Not a Program Coordinator
So maybe I was a program coordinator?
Those who’ve ever done office work just started laughing because they already know the secret I’m about to share: “coordination” and “administration” are exactly the same thing. One role just gets paid a lot more to (here’s the kicker) take credit for the work of the other.
You should know that things like this never fly long in my books. And I mean business when it comes to setting the world right. But here’s the issue: for whatever limited power I had, there was simply too much corporate structure above me to change it.
I know that’s the case in many jobs. That’s why we’re talking about it.
While we’re talking, know what else is?
The unavoidable pressure to (at least once in your career) decide whether you’ll be a self-serving ladder-climber … or someone who does the right thing. The finer details of this pressure largely depend upon your chosen field, but no matter your field, it is nearly impossible to attempt both and live to tell the tale. At least not without considerable privilege.
Luckily, I had some.
Still, even working for an amazing boss, at an organization I would have died on a hill for at the time, not-for-profit America started to rub me the very-much-wrong way. Less because of the work itself — after all, I’d been working on issues that really mattered to me — and more because of how the larger system worked.
Practically speaking, you should know that non-profit culture is driven as much by self-preservation as it is by mission. And it has to be. But as we’ve just discussed, that kind of culture can also result in some less-than-just situations — starting with which organizations and programs are allowed to survive in the first place.
To make it very plain, non-profits rely on the generosity of donations — both to finance getting their work off the ground, and also to sustain it beyond a single tax or giving year. Many struggle to make it even that far, which is a shame.

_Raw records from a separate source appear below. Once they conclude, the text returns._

**src/rtl/alu_secuencial.sv**
```systemverilog
// Multi-cycle ALU with a start/valid/busy handshake and registered zero/carry flags.
// Simple ops take one cycle in CALC. MUL is a shift-add loop that takes N cycles.
module alu_secuencial #(
    parameter int unsigned N = 7
) (
    input  logic             clk,
    input  logic             rst,
    input  logic [N-1:0]     ALUA,
    input  logic [N-1:0]     ALUB,
    input  logic [2:0]       op_sel,
    input  logic             ALUiniciar,
    output logic [2*N-1:0]   ALUResult,
    output logic             ALUvalido,
    output logic             ALUocupado,
    output logic             ALUcero,
    output logic             ALUacarreo
);

    localparam int unsigned RES_W = 2 * N;
    localparam int unsigned EXT_W = N + 1;
    localparam int unsigned CNT_W = $clog2(N);

    localparam logic [2:0] OP_AND = 3'b000;
    localparam logic [2:0] OP_OR  = 3'b001;
    localparam logic [2:0] OP_ADD = 3'b010;
    localparam logic [2:0] OP_SUB = 3'b011;
    localparam logic [2:0] OP_XOR = 3'b100;
    localparam logic [2:0] OP_SHL = 3'b101;
    localparam logic [2:0] OP_SHR = 3'b110;
    localparam logic [2:0] OP_MUL = 3'b111;

    typedef enum logic {IDLE, CALC} state_t;

    state_t            state_q, state_d;
    logic [N-1:0]      a_q, a_d, b_q, b_d;
    logic [2:0]        op_q, op_d;
    logic [CNT_W-1:0]  cnt_q, cnt_d;
    logic [RES_W-1:0]  acc_q, acc_d;
    logic [RES_W-1:0]  res_d;
    logic              valido_d, ocupado_d, cero_d, carry_d;

    logic [EXT_W-1:0]  sum, diff, shl_ext;
    logic [RES_W-1:0]  simple_res, mul_term, mul_sum;
    logic              simple_carry;

    // Single-cycle datapath for the non-multiply ops, driven from the latched operands
    always_comb begin
        sum          = {1'b0, a_q} + {1'b0, b_q};
        diff         = {1'b0, a_q} - {1'b0, b_q};
        // Bit N of the widened shift is the last bit shifted out. It is 0 for B=0 and for B>N.
        shl_ext      = EXT_W'(a_q) << b_q;
        simple_res   = '0;
        simple_carry = 1'b0;
        case (op_q)
            OP_AND: simple_res = RES_W'(a_q & b_q);
            OP_OR:  simple_res = RES_W'(a_q | b_q);
            OP_ADD: begin
                simple_res   = RES_W'(sum);
                simple_carry = sum[N];
            end
            OP_SUB: begin
                simple_res   = RES_W'(diff[N-1:0]);
                simple_carry = diff[N];
            end
            OP_XOR: simple_res = RES_W'(a_q ^ b_q);
            OP_SHL: begin
                simple_res   = RES_W'(shl_ext[N-1:0]);
                simple_carry = shl_ext[N];
            end
            OP_SHR: simple_res = RES_W'(a_q >> b_q);
            default: ;
        endcase
    end

    // Partial product for the multiplier bit selected by the iteration count
    always_comb begin
        mul_term = b_q[cnt_q] ? (RES_W'(a_q) << cnt_q) : '0;
        mul_sum  = acc_q + mul_term;
    end

    // Next-state and next register values. Operands are accepted only in IDLE.
    always_comb begin
        state_d   = state_q;
        a_d       = a_q;
        b_d       = b_q;
        op_d      = op_q;
        cnt_d     = cnt_q;
        acc_d     = acc_q;
        res_d     = ALUResult;
        valido_d  = 1'b0;
        ocupado_d = ALUocupado;
        cero_d    = ALUcero;
        carry_d   = ALUacarreo;
        case (state_q)
            IDLE: begin
                if (ALUiniciar) begin
                    a_d       = ALUA;
                    b_d       = ALUB;
                    op_d      = op_sel;
                    cnt_d     = '0;
                    acc_d     = '0;
                    ocupado_d = 1'b1;
                    state_d   = CALC;
                end
            end
            CALC: begin
                if (op_q == OP_MUL) begin
                    acc_d = mul_sum;
                    cnt_d = cnt_q + CNT_W'(1);
                    if (cnt_q == CNT_W'(N - 1)) begin
                        res_d     = mul_sum;
                        cero_d    = (mul_sum == '0);
                        carry_d   = 1'b0;
                        valido_d  = 1'b1;
                        ocupado_d = 1'b0;
                        state_d   = IDLE;
                    end
                end else begin
                    res_d     = simple_res;
                    cero_d    = (simple_res == '0);
                    carry_d   = simple_carry;
                    valido_d  = 1'b1;
                    ocupado_d = 1'b0;
                    state_d   = IDLE;
                end
            end
            default: state_d = IDLE;
        endcase
    end

    // State, operand and output registers. Reset wins over a completion on the same edge.
    always_ff @(posedge clk) begin
        if (rst) begin
            state_q    <= IDLE;
            a_q        <= '0;
            b_q        <= '0;
            op_q       <= '0;
            cnt_q      <= '0;
            acc_q      <= '0;
            ALUResult  <= '0;
            ALUvalido  <= 1'b0;
            ALUocupado <= 1'b0;
            ALUcero    <= 1'b0;
            ALUacarreo <= 1'b0;
        end else begin
            state_q    <= state_d;
            a_q        <= a_d;
            b_q        <= b_d;
            op_q       <= op_d;
            cnt_q      <= cnt_d;
            acc_q      <= acc_d;
            ALUResult  <= res_d;
            ALUvalido  <= valido_d;
            ALUocupado <= ocupado_d;
            ALUcero    <= cero_d;
            ALUacarreo <= carry_d;
        end
    end

endmodule

```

Beyond the obvious, the problem then becomes that committing to any level of community engagement requires keeping financial backers — whether of the individual, institutional, or governmental varieties — happy. And that means doing your work to their liking, even if your goals are not fully aligned, or else risk not being able to do it at all.
Enter my real problems.
Without a personal background in fundraising, or a team that could help me do this well, my job very often became convincing others — including key internal stakeholders — that the program I coordinated should continue to exist at the capacity to which I’d been asked to help it grow. In case anyone is curious, that was exhausting, unsustainable work. And I was just blindly committed enough to stick it out anyway.
Not a Fundraiser
Then a series of fortuitous changes happened in my life. First, my then-fiance took a job in another state, hundreds of miles away. Second, I married that man, which made my relocation — job and otherwise — imperative. And third, when it came time to actually find a new job, I couldn’t have asked for an easier landing.

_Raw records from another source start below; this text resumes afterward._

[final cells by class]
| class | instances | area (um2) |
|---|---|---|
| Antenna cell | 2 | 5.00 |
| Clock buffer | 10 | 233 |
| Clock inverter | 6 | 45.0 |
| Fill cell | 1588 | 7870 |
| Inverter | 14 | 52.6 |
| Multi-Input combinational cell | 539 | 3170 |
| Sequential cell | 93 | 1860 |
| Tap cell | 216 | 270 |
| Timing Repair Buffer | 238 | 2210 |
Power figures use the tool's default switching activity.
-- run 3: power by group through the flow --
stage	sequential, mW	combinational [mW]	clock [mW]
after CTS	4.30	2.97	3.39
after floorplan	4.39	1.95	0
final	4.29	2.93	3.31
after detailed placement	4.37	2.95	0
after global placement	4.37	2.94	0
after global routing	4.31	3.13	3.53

My process went something like this: I wasn’t a teacher because I needed to do community-based work. So then I was a program coordinator. But I wasn’t that either, because I became too bothered by the prevalence of good work being put at-risk by dwindling funds. So where did that leave me?
If you’ve been keeping track, you might have deciphered that the next logical step was to become a fundraiser. And not two minutes later, that’s exactly what I did.
While you’re probably not surprised to see that I’m no longer fundraising either, I’ll bet the reason why will command some attention. See, it turns out that fundraising isn’t that dissimilar to being a teacher or program coordinator. And at least for me, that was not a good thing.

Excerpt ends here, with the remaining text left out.